Close breeding and inbreeding are used sparingly by fanciers to fix traits they value. What does wild bird behaviour tell us about these techniques? PAUL DONOVAN investigates.
INBREEDING is the mating of individuals which are close genetic relatives. Examples are brother to sister, mother to son and grandparents to grandchildren. In humans, it is well known that such breeding can lead to recessive traits. Yet in the animal world, inbreeding is a widespread occurrence throughout nearly all animal groups.
What is interesting is that in the animal world we do not see a lot of the mutations that are documented in humans. In fact, in some isolated species of birds, inbreeding has contributed to their survival. In certain far-flung colonies, it is not so much the environment that makes the colony healthy – contrary to previous belief, environmental quality may be a relatively minor factor – but the level of inbreeding among the birds that make up the colony.
Although scientists understand plenty about inbreeding, there are some crucial aspects of it which have been poorly studied. For example, little is known about short-term, genome-wide “expression effects”. An expression effect is the process by which the information encoded in a gene is turned into a function – in other words, is “expressed”.
One obvious disadvantage of inbreeding is that it does not allow genetic variation to occur in the genes that are spread across the various chromosomes. A restriction can hinder, or be detrimental to that gene pool, and lead to the occurrence of undesirable mutations. Inbreeding increases homozygosity: inheriting the same versions of a genomic marker from each biological parent.
This leads to inbreeding depression, which is where poor reproduction, poor performance, fewer offspring, poor hatching rates, shorter lifespan, abnormal nesting behaviour, susceptibility to disease (although this may not necessarily be solely genetically based) and physiological problems occur in individuals. Inbreeding may also affect a male bird’s singing ability, for example, which will adversely affect his chances of mating.
Biased dispersal
Some species of birds have built-in avoidance mechanisms for close inbreeding. In other words, they actively avoid breeding with closely related individuals. Other species are less choosy, and will practice inbreeding. Those that avoid it do so through gender-biased dispersal.

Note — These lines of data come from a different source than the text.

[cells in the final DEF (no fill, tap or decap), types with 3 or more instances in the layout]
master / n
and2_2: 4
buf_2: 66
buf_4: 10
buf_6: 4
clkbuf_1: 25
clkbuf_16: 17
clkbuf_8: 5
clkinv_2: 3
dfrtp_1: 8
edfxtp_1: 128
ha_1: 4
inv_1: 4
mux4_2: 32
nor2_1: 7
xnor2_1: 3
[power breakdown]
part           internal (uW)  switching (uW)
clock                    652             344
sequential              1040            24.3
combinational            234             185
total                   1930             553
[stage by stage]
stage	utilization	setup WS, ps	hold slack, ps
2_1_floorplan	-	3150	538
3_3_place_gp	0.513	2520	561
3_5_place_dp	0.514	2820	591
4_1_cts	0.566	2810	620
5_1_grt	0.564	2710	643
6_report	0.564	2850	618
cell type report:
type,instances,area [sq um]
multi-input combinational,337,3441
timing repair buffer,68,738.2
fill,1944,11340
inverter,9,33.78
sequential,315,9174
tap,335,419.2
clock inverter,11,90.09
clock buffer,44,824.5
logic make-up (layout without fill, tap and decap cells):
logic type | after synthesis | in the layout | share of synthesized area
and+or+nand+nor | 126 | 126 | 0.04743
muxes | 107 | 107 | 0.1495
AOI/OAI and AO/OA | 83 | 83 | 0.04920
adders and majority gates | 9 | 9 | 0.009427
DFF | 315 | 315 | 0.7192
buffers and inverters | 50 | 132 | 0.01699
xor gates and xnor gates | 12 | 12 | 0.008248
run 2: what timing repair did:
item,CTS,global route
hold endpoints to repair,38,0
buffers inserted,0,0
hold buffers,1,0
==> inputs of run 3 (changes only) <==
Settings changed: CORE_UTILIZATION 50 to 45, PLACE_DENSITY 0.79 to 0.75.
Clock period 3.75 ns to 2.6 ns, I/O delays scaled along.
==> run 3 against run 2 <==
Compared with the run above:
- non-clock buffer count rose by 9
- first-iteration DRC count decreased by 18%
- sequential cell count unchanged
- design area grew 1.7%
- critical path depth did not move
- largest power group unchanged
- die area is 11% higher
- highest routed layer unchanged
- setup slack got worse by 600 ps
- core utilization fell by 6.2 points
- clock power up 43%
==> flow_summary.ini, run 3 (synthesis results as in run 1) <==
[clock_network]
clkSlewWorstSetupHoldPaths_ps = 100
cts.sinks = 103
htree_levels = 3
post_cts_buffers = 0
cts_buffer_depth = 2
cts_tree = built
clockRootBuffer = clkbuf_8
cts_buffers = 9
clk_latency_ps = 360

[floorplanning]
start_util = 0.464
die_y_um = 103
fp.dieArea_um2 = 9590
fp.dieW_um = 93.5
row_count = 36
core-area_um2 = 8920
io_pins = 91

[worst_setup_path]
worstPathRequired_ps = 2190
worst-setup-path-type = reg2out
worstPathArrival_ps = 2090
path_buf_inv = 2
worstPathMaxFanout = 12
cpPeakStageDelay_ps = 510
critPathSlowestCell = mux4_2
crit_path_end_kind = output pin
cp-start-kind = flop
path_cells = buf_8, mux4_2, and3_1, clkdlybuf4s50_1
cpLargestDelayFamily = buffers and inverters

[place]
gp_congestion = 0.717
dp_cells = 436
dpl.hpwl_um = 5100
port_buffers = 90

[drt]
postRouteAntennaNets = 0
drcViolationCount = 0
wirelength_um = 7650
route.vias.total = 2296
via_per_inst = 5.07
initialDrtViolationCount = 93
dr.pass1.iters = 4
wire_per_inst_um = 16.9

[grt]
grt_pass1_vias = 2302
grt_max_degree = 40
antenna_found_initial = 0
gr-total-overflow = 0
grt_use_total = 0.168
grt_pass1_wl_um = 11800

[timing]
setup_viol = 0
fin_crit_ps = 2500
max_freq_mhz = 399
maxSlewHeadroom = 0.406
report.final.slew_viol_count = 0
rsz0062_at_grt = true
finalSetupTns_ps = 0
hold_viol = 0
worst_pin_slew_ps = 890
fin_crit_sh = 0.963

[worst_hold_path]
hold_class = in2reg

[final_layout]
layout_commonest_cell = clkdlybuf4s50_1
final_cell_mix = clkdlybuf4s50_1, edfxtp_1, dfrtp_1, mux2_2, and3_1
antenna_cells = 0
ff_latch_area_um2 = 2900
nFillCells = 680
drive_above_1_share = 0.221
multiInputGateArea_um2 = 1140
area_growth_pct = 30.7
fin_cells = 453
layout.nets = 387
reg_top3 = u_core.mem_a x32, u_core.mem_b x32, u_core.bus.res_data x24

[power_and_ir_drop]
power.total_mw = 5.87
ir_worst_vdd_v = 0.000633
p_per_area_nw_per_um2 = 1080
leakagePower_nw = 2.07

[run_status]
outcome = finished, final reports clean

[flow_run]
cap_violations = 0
==> src/rtl/word_frame_packer_if.sv <==
// Handshake bundle for word_frame_packer: 10-bit word stream in, packed frame out.
// The packer uses the slave modport; the word source and frame consumer use master.
interface word_frame_packer_if #(
  parameter int WORD_W  = 10,
  parameter int N_WORDS = 48,
  parameter int CNT_W   = 6
);
  logic                      in_valid;
  logic                      in_ready;
  logic [WORD_W-1:0]         in_data;
  logic                      in_last;
  logic                      out_valid;
  logic                      out_ready;
  logic [WORD_W*N_WORDS-1:0] out_data;
  logic [CNT_W-1:0]          out_count;
  logic [WORD_W-1:0]         out_prod;

  modport master (
    output in_valid, in_data, in_last, out_ready,
    input  in_ready, out_valid, out_data, out_count, out_prod
  );

  modport slave (
    input  in_valid, in_data, in_last, out_ready,
    output in_ready, out_valid, out_data, out_count, out_prod
  );
endinterface

==> src/rtl/word_frame_packer.sv <==
// Serial-to-parallel frame builder: packs up to N_WORDS words into one wide frame
// and tracks the running modulo-2^WORD_W product and word count of the frame.
module word_frame_packer #(
  parameter int WORD_W  = 10,
  parameter int N_WORDS = 48,
  parameter int CNT_W   = 6
) (
  input logic                clk,
  input logic                rst_n,
  word_frame_packer_if.slave bus
);

  typedef enum logic [0:0] {
    FILL = 1'b0,
    HOLD = 1'b1
  } state_t;

  state_t                    state_r;
  state_t                    state_s;
  logic                      ready_r;
  logic                      valid_r;
  logic                      ready_s;
  logic                      valid_s;
  logic [CNT_W-1:0]          cnt_r;
  logic [WORD_W*N_WORDS-1:0] data_r;
  logic [WORD_W-1:0]         prod_r;
  logic                      accept_s;
  logic                      last_word_s;
  logic                      release_s;

  // Full-width product, keeping only the low WORD_W bits.
  function automatic logic [WORD_W-1:0] mul_trunc(
    input logic [WORD_W-1:0] a,
    input logic [WORD_W-1:0] b
  );
    logic [2*WORD_W-1:0] p;
    p = {{WORD_W{1'b0}}, a} * {{WORD_W{1'b0}}, b};
    return p[WORD_W-1:0];
  endfunction

  assign accept_s    = bus.in_valid && ready_r;
  assign last_word_s = (cnt_r == CNT_W'(N_WORDS - 1)) || bus.in_last;
  assign release_s   = valid_r && bus.out_ready;

  // State register.
  always_ff @(posedge clk or negedge rst_n) begin
    if (!rst_n) begin
      state_r <= FILL;
    end else begin
      state_r <= state_s;
    end
  end

  // Next-state decode.
  always_comb begin
    state_s = state_r;
    case (state_r)
      FILL: begin
        if (accept_s && last_word_s) begin
          state_s = HOLD;
        end else begin
          state_s = FILL;
        end
      end
      HOLD: begin
        if (bus.out_ready) begin
          state_s = FILL;
        end else begin
          state_s = HOLD;
        end
      end
      default: state_s = FILL;
    endcase
  end

  // Handshake flags are decoded from the next state so the registered copies track the FSM.
  always_comb begin
    ready_s = 1'b0;
    valid_s = 1'b0;
    case (state_s)
      FILL:    ready_s = 1'b1;
      HOLD:    valid_s = 1'b1;
      default: begin
        ready_s = 1'b0;
        valid_s = 1'b0;
      end
    endcase
  end

  // Registered handshake flags; both low while reset is held.
  always_ff @(posedge clk or negedge rst_n) begin
    if (!rst_n) begin
      ready_r <= 1'b0;
      valid_r <= 1'b0;
    end else begin
      ready_r <= ready_s;
      valid_r <= valid_s;
    end
  end

  // Frame datapath: slot write, running product and word count; cleared on hand-off.
  always_ff @(posedge clk or negedge rst_n) begin
    if (!rst_n) begin
      cnt_r  <= {CNT_W{1'b0}};
      data_r <= {(WORD_W*N_WORDS){1'b0}};
      prod_r <= WORD_W'(1);
    end else if (release_s) begin
      cnt_r  <= {CNT_W{1'b0}};
      data_r <= {(WORD_W*N_WORDS){1'b0}};
      prod_r <= WORD_W'(1);
    end else if (accept_s) begin
      for (int k = 0; k < N_WORDS; k++) begin
        if (cnt_r == CNT_W'(k)) begin
          data_r[k*WORD_W +: WORD_W] <= bus.in_data;
        end
      end
      cnt_r  <= cnt_r + CNT_W'(1);
      prod_r <= mul_trunc(prod_r, bus.in_data);
    end
  end

  assign bus.in_ready  = ready_r;
  assign bus.out_valid = valid_r;
  assign bus.out_data  = data_r;
  assign bus.out_count = cnt_r;
  assign bus.out_prod  = prod_r;

endmodule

This is where individuals of one sex may stay in, or return to, their flock to breed, while individuals of the other sex tend to disperse to new regions or flocks.
In Africa, where I live, one species that avoids inbreeding at all costs is the southern pied babbler (Turdoides bicolor). The sex-biased dispersal of this softbill is one of the most marked of all birds. These birds never place themselves in situations where there is the risk of being mated to a relative!
But what if physical dispersal is not possible, and contact with related individuals is inevitable? For one thing, individuals need to be able to recognise their relatives so as to avoid inbreeding. And there is some evidence that birds may be able to learn to tell apart kin from non-kin. This can happen while the young are still in the nest, or as the individuals grow.
The case of the kakapo
While there is convincing evidence to suggest that inbreeding may increase the risk of extinction in small populations, one species of bird shows that the opposite can be true: the kakapo (Strigops habroptila). Here is a bird whose very survival can be directly attributed to inbreeding.
Endemic to New Zealand, the kakapo is a flightless and nocturnal parrot, and is, famously, one of the most endangered birds in the world. Just over 200 individuals survive.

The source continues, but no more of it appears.